Problem description:
From the entries below, return exactly the lines beginning at the one that contains "assign n74 = n63 & ~n73;" and ending at the one that contains "assign n108 = ~x[2] & ~n107;", both of them included, and only those lines.

═════ Data under study

Background: an optimization exercise with open tools, aiming at small area. Do not read the settings as production practice. Only simulation tests tie the RTL to the original design; equivalence was not proved. Power and IR drop assume default switching activity.

==> design/flow/design.v <==
module stopwatch(input CLOCK, input rst, input tick, input SW1, SW0, SW2, SW3, SW4, input [3:0] layer, input [31:0] x, y, output [15:0] oled_data);
    reg [2:0] t;
    reg [2:0] m;
    reg [3:0] u;
    reg [5:0] cnt;
    reg g;
    reg r;
    reg b;
    wire n0, n1, n2, n3, n4, n5, n6, n7, n8, n9, n10, n11, n12, n13, n14, n15, n16, n17, n18, n19, n20, n21, n22, n23, n24, n25, n26, n27, n28, n29, n30, n31, n32, n33, n34, n35, n36, n37, n38, n39, n40, n41, n42, n43, n44, n45, n46, n47, n48, n49, n50, n51, n52, n53, n54, n55, n56, n57, n58, n59, n60, n61, n62, n63, n64, n65, n66, n67, n68, n69, n70, n71, n72, n73, n74, n75, n76, n77, n78, n79, n80, n81, n82, n83, n84, n85, n86, n87, n88, n89, n90, n91, n92, n93, n94, n95, n96, n97, n98, n99, n100, n101, n102, n103, n104, n105, n106, n107, n108, n109, n110, n111, n112, n113, n114, n115, n116, n117, n118, n119, n120, n121, n122, n123, n124, n125, n126, n127, n128, n129, n130, n131, n132, n133, n134, n135, n136, n137, n138, n139, n140, n141, n142, n143, n144, n145, n146, n147, n148, n149, n150, n151, n152, n153, n154, n155, n156, n157, n158, n159, n160, n161, n162, n163, n164, n165, n166, n167, n168, n169, n170, n171, n172, n173, n174, n175, n176, n177, n178, n179, n180, n181, n182, n183, n184, n185, n186, n187, n188, n189, n190, n191, n192, n193, n194, n195, n196, n197, n198, n199, n200, n201, n202, n203, n204, n205, n206, n207, n208, n209, n210, n211, n212, n213, n214, n215, n216, n217, n218, n219, n220, n221, n222, n223, n224, n225, n226, n227, n228, n229, n230, n231, n232, n233, n234, n235, n236, n237, n238, n239, n240, n241, n242, n243, n244, n245, n246, n247, n248, n249, n250, n251, n252, n253, n254, n255, n256, n257, n258, n259, n260, n261, n262, n263, n264, n265, n266, n267, n268, n269, n270, n271, n272, n273, n274, n275, n276, n277, n278, n279, n280, n281, n282, n283, n284, n285, n286, n287, n288, n289, n290, n291, n292, n293, n294, n295, n296, n297, n298, n299, n300, n301, n302, n303, n304, n305, n306, n307, n308, n309, n310, n311, n312, n313, n314, n315, n316, n317, n318, n319, n320, n321, n322;
    assign n0 = layer[0] & ~layer[1];
    assign n1 = layer[2] & ~layer[3];
    assign n2 = n0 & n1;
    assign n3 = tick & n2;
    assign n4 = SW0 & n3;
    assign n5 = cnt[1] & cnt[4];
    assign n6 = cnt[5] & n5;
    assign n7 = n4 & n6;
    assign n8 = ~m[2] & n7;
    assign n9 = u[0] & n8;
    assign n10 = ~u[1] & n9;
    assign n11 = u[3] & n10;
    assign n12 = ~t[0] & ~n11;
    assign n13 = SW1 & n3;
    assign n14 = ~rst & ~n13;
    assign n15 = ~t[1] & n11;
    assign n16 = n14 & ~n15;
    assign n17 = ~n12 & n16;
    assign n18 = ~n11 & n14;
    assign n19 = t[1] & n18;
    assign n20 = t[0] & t[1];
    assign n21 = ~t[2] & ~n20;
    assign n22 = n14 & n21;
    assign n23 = n11 & n22;
    assign n24 = ~(~n19 & ~n23);
    assign n25 = t[0] & n23;
    assign n26 = t[2] & n16;
    assign n27 = ~(~n25 & ~n26);
    assign n28 = t[2] & n15;
    assign n29 = m[1] & n28;
    assign n30 = m[0] & ~n28;
    assign n31 = ~n29 & ~n30;
    assign n32 = n14 & ~n31;
    assign n33 = m[0] & n29;
    assign n34 = ~m[1] & ~n28;
    assign n35 = n14 & ~n34;
    assign n36 = ~n33 & n35;
    assign n37 = m[0] & n31;
    assign n38 = ~m[2] & ~n37;
    assign n39 = n14 & ~n38;
    assign n40 = ~u[3] & n14;
    assign n41 = n8 & n40;
    assign n42 = u[1] & n41;
    assign n43 = u[3] & n8;
    assign n44 = ~u[0] & ~n43;
    assign n45 = ~n9 & n14;
    assign n46 = ~n44 & n45;
    assign n47 = ~(~n42 & ~n46);
    assign n48 = u[0] & u[1];
    assign n49 = ~u[2] & ~n48;
    assign n50 = n41 & n49;
    assign n51 = u[2] & n14;
    assign n52 = n43 & n51;
    assign n53 = u[1] & n14;
    assign n54 = ~n8 & n53;
    assign n55 = ~n52 & ~n54;
    assign n56 = ~(~n50 & n55);
    assign n57 = n10 & n40;
    assign n58 = ~n43 & n51;
    assign n59 = ~(~n57 & ~n58);
    assign n60 = n9 & n51;
    assign n61 = u[3] & n18;
    assign n62 = ~(~n60 & ~n61);
    assign n63 = ~n7 & n14;
    assign n64 = ~cnt[0] & ~n4;
    assign n65 = cnt[0] & n4;
    assign n66 = ~n64 & ~n65;
    assign n67 = n63 & n66;
    assign n68 = ~cnt[1] & ~n65;
    assign n69 = cnt[1] & n65;
    assign n70 = n63 & ~n69;
    assign n71 = ~n68 & n70;
    assign n72 = ~cnt[2] & ~n69;
    assign n73 = cnt[2] & n69;
    assign n74 = n63 & ~n73;
    assign n75 = ~n72 & n74;
    assign n76 = ~cnt[3] & ~n73;
    assign n77 = cnt[3] & n73;
    assign n78 = n63 & ~n77;
    assign n79 = ~n76 & n78;
    assign n80 = ~cnt[4] & ~n77;
    assign n81 = cnt[4] & n77;
    assign n82 = n63 & ~n81;
    assign n83 = ~n80 & n82;
    assign n84 = ~cnt[5] & ~n81;
    assign n85 = n63 & ~n84;
    assign n86 = ~SW2 & ~SW3;
    assign n87 = x[2] & x[3];
    assign n88 = x[5] & ~n87;
    assign n89 = ~x[5] & n87;
    assign n90 = ~n88 & ~n89;
    assign n91 = ~u[1] & n90;
    assign n92 = x[4] & ~n87;
    assign n93 = ~t[1] & n92;
    assign n94 = ~x[4] & x[5];
    assign n95 = x[4] & ~x[5];
    assign n96 = ~n94 & ~n95;
    assign n97 = ~m[1] & ~n96;
    assign n98 = ~n93 & ~n97;
    assign n99 = ~n91 & n98;
    assign n100 = ~u[2] & n90;
    assign n101 = ~t[2] & n92;
    assign n102 = ~m[2] & ~n96;
    assign n103 = ~n101 & ~n102;
    assign n104 = ~n100 & n103;
    assign n105 = ~y[2] & ~y[3];
    assign n106 = n104 & n105;
    assign n107 = u[3] & n90;
    assign n108 = ~x[2] & ~n107;
    assign n109 = ~y[3] & ~n108;
    assign n110 = ~u[0] & n90;
    assign n111 = ~t[0] & n92;
    assign n112 = ~m[0] & ~n96;
    assign n113 = ~n111 & ~n112;
    assign n114 = ~n110 & n113;
    assign n115 = x[1] & ~x[4];
    assign n116 = ~x[1] & x[4];
    assign n117 = ~n115 & ~n116;
    assign n118 = x[2] & ~x[3];
    assign n119 = y[3] & ~n118;
    assign n120 = n117 & ~n119;
    assign n121 = n114 & n120;
    assign n122 = ~n109 & n121;
    assign n123 = ~n106 & ~n122;
    assign n124 = ~y[1] & ~n123;
    assign n125 = ~y[1] & ~y[2];
    assign n126 = y[3] & n125;
    assign n127 = x[1] & ~x[2];
    assign n128 = ~y[3] & n127;
    assign n129 = ~n126 & ~n128;
    assign n130 = n107 & ~n129;
    assign n131 = y[1] & ~y[2];
    assign n132 = ~x[2] & ~x[3];
    assign n133 = ~n87 & ~n132;
    assign n134 = y[3] & ~n133;
    assign n135 = n131 & n134;
    assign n136 = ~x[1] & x[2];
    assign n137 = ~n127 & ~n136;
    assign n138 = ~n117 & ~n137;
    assign n139 = ~n135 & ~n138;
    assign n140 = ~n114 & ~n139;
    assign n141 = y[2] & ~y[3];
    assign n142 = ~n107 & n141;
    assign n143 = ~n140 & ~n142;
    assign n144 = ~n104 & ~n143;
    assign n145 = ~n130 & ~n144;
    assign n146 = ~n124 & n145;
    assign n147 = n99 & ~n146;
    assign n148 = ~n115 & ~n133;
    assign n149 = ~n131 & n148;
    assign n150 = ~n99 & ~n126;
    assign n151 = n117 & ~n126;
    assign n152 = n99 & ~n151;
    assign n153 = ~n150 & ~n152;
    assign n154 = ~n149 & ~n153;
    assign n155 = ~n104 & ~n154;
    assign n156 = ~n148 & n153;
    assign n157 = ~n117 & n137;
    assign n158 = ~n87 & ~n157;
    assign n159 = n134 & ~n158;
    assign n160 = ~n130 & n159;
    assign n161 = ~y[3] & ~n148;
    assign n162 = n114 & ~n161;
    assign n163 = y[1] & y[2];
    assign n164 = n158 & n163;
    assign n165 = ~n141 & ~n164;
    assign n166 = n162 & ~n165;
    assign n167 = ~n160 & ~n166;
    assign n168 = ~n156 & n167;
    assign n169 = ~n155 & ~n168;
    assign n170 = ~y[2] & ~n107;
    assign n171 = y[2] & n107;
    assign n172 = n148 & ~n171;
    assign n173 = ~n170 & n172;
    assign n174 = y[2] & y[3];
    assign n175 = ~y[1] & ~n174;
    assign n176 = y[3] & n163;
    assign n177 = ~n175 & ~n176;
    assign n178 = ~n104 & n177;
    assign n179 = ~n173 & n178;
    assign n180 = ~n105 & ~n174;
    assign n181 = ~n171 & ~n180;
    assign n182 = ~n162 & n181;
    assign n183 = ~n158 & ~n182;
    assign n184 = ~n179 & n183;
    assign n185 = ~y[2] & n162;
    assign n186 = n99 & ~n185;
    assign n187 = y[1] & n171;
    assign n188 = ~y[1] & n180;
    assign n189 = n158 & ~n188;
    assign n190 = ~n187 & n189;
    assign n191 = ~n186 & ~n190;
    assign n192 = ~n184 & n191;
    assign n193 = ~n169 & ~n192;
    assign n194 = ~n147 & n193;
    assign n195 = ~x[3] & ~x[5];
    assign n196 = x[6] & ~n195;
    assign n197 = x[3] & ~n116;
    assign n198 = n88 & ~n197;
    assign n199 = x[1] & n87;
    assign n200 = x[4] & n199;
    assign n201 = ~x[4] & x[6];
    assign n202 = ~n200 & ~n201;
    assign n203 = ~n198 & n202;
    assign n204 = ~n196 & ~n203;
    assign n205 = ~n194 & n204;
    assign n206 = x[0] & n127;
    assign n207 = ~x[0] & n136;
    assign n208 = ~n206 & ~n207;
    assign n209 = y[2] & n208;
    assign n210 = ~x[3] & ~n209;
    assign n211 = y[0] & y[2];
    assign n212 = n119 & n211;
    assign n213 = ~n210 & ~n212;
    assign n214 = n94 & n213;
    assign n215 = y[0] & y[1];
    assign n216 = ~y[0] & ~y[1];
    assign n217 = ~n215 & ~n216;
    assign n218 = ~n105 & n177;
    assign n219 = ~n217 & ~n218;
    assign n220 = ~n105 & n217;
    assign n221 = ~n208 & ~n220;
    assign n222 = ~n219 & n221;
    assign n223 = n214 & n222;
    assign n224 = ~n205 & ~n223;
    assign n225 = ~y[3] & ~n163;
    assign n226 = y[5] & ~n225;
    assign n227 = ~y[4] & ~y[5];
    assign n228 = ~y[3] & y[4];
    assign n229 = ~n227 & ~n228;
    assign n230 = ~n226 & n229;
    assign n231 = ~n224 & n230;
    assign n232 = ~x[0] & ~x[1];
    assign n233 = ~n125 & n232;
    assign n234 = ~x[2] & ~n233;
    assign n235 = n217 & ~n234;
    assign n236 = ~y[0] & n131;
    assign n237 = ~n211 & ~n236;
    assign n238 = ~n232 & n237;
    assign n239 = x[0] & x[2];
    assign n240 = y[3] & n239;
    assign n241 = ~x[3] & ~n240;
    assign n242 = ~n238 & ~n241;
    assign n243 = ~n235 & n242;
    assign n244 = ~n211 & ~n243;
    assign n245 = ~n208 & ~n243;
    assign n246 = ~x[1] & n118;
    assign n247 = ~y[3] & ~n232;
    assign n248 = y[1] & ~n247;
    assign n249 = ~n246 & ~n248;
    assign n250 = ~n245 & n249;
    assign n251 = ~n244 & ~n250;
    assign n252 = ~x[0] & ~n163;
    assign n253 = ~x[1] & x[3];
    assign n254 = x[2] & ~n216;
    assign n255 = x[1] & ~x[3];
    assign n256 = ~n211 & n255;
    assign n257 = ~n254 & n256;
    assign n258 = ~n253 & ~n257;
    assign n259 = n252 & ~n258;
    assign n260 = ~n251 & ~n259;
    assign n261 = n201 & ~n260;
    assign n262 = ~x[2] & n253;
    assign n263 = ~n252 & n262;
    assign n264 = n237 & ~n262;
    assign n265 = ~n263 & ~n264;
    assign n266 = n214 & n265;
    assign n267 = ~n261 & ~n266;
    assign n268 = ~n199 & ~n267;
    assign n269 = n133 & n137;
    assign n270 = ~y[2] & ~n269;
    assign n271 = x[4] & ~n270;
    assign n272 = ~n176 & ~n271;
    assign n273 = ~y[2] & n216;
    assign n274 = x[1] & n273;
    assign n275 = ~n211 & ~n274;
    assign n276 = ~n92 & ~n118;
    assign n277 = ~n275 & ~n276;
    assign n278 = n247 & n277;
    assign n279 = y[0] & n132;
    assign n280 = ~n273 & ~n279;
    assign n281 = x[0] & ~n280;
    assign n282 = ~n215 & ~n281;
    assign n283 = ~n278 & ~n282;
    assign n284 = ~n272 & n283;
    assign n285 = x[2] & ~n125;
    assign n286 = x[3] & ~n285;
    assign n287 = n115 & ~n286;
    assign n288 = n252 & ~n253;
    assign n289 = ~n287 & n288;
    assign n290 = ~n277 & n289;
    assign n291 = ~n284 & ~n290;
    assign n292 = ~x[1] & n213;
    assign n293 = ~n291 & n292;
    assign n294 = ~x[6] & n95;
    assign n295 = n243 & n294;
    assign n296 = ~n293 & n295;
    assign n297 = n217 & ~n258;
    assign n298 = x[5] & ~n297;
    assign n299 = ~n291 & n298;
    assign n300 = ~n296 & ~n299;
    assign n301 = ~n268 & n300;
    assign n302 = ~n225 & n227;
    assign n303 = ~n301 & n302;
    assign n304 = ~n231 & ~n303;
    assign n305 = ~rst & ~n304;
    assign n306 = ~SW3 & SW4;
    assign n307 = n305 & ~n306;
    assign n308 = n86 & n307;
    assign n309 = ~n2 & n305;
    assign n310 = ~rst & n2;
    assign n311 = n304 & n310;
    assign n312 = ~n86 & n311;
    assign n313 = ~n309 & ~n312;
    assign n314 = ~(~n308 & n313);
    assign n315 = n306 & n311;
    assign n316 = ~n307 & ~n315;
    assign n317 = ~SW3 & ~n316;
    assign n318 = SW2 & n310;
    assign n319 = ~n309 & ~n318;
    assign n320 = ~(~n317 & n319);
    assign n321 = ~SW2 & ~n316;
    assign n322 = ~(~n309 & ~n321);
    assign oled_data[0] = b;
    assign oled_data[1] = b;
    assign oled_data[2] = b;
    assign oled_data[3] = b;
    assign oled_data[4] = b;
    assign oled_data[5] = g;
    assign oled_data[6] = g;
    assign oled_data[7] = g;
    assign oled_data[8] = g;
    assign oled_data[9] = g;
    assign oled_data[10] = g;
    assign oled_data[11] = r;
    assign oled_data[12] = r;
    assign oled_data[13] = r;
    assign oled_data[14] = r;
    assign oled_data[15] = r;
    always @(posedge CLOCK) begin
        t[0] <= n17;
        t[1] <= n24;
        t[2] <= n27;
        m[0] <= n32;
        m[1] <= n36;
        m[2] <= n39;
        u[0] <= n47;
        u[1] <= n56;
        u[2] <= n59;
        u[3] <= n62;
        cnt[0] <= n67;
        cnt[1] <= n71;
        cnt[2] <= n75;
        cnt[3] <= n79;
        cnt[4] <= n83;
        cnt[5] <= n85;
        g <= n314;
        r <= n320;
        b <= n322;
    end
endmodule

══════════

Answer:
    assign n74 = n63 & ~n73;
    assign n75 = ~n72 & n74;
    assign n76 = ~cnt[3] & ~n73;
    assign n77 = cnt[3] & n73;
    assign n78 = n63 & ~n77;
    assign n79 = ~n76 & n78;
    assign n80 = ~cnt[4] & ~n77;
    assign n81 = cnt[4] & n77;
    assign n82 = n63 & ~n81;
    assign n83 = ~n80 & n82;
    assign n84 = ~cnt[5] & ~n81;
    assign n85 = n63 & ~n84;
    assign n86 = ~SW2 & ~SW3;
    assign n87 = x[2] & x[3];
    assign n88 = x[5] & ~n87;
    assign n89 = ~x[5] & n87;
    assign n90 = ~n88 & ~n89;
    assign n91 = ~u[1] & n90;
    assign n92 = x[4] & ~n87;
    assign n93 = ~t[1] & n92;
    assign n94 = ~x[4] & x[5];
    assign n95 = x[4] & ~x[5];
    assign n96 = ~n94 & ~n95;
    assign n97 = ~m[1] & ~n96;
    assign n98 = ~n93 & ~n97;
    assign n99 = ~n91 & n98;
    assign n100 = ~u[2] & n90;
    assign n101 = ~t[2] & n92;
    assign n102 = ~m[2] & ~n96;
    assign n103 = ~n101 & ~n102;
    assign n104 = ~n100 & n103;
    assign n105 = ~y[2] & ~y[3];
    assign n106 = n104 & n105;
    assign n107 = u[3] & n90;
    assign n108 = ~x[2] & ~n107;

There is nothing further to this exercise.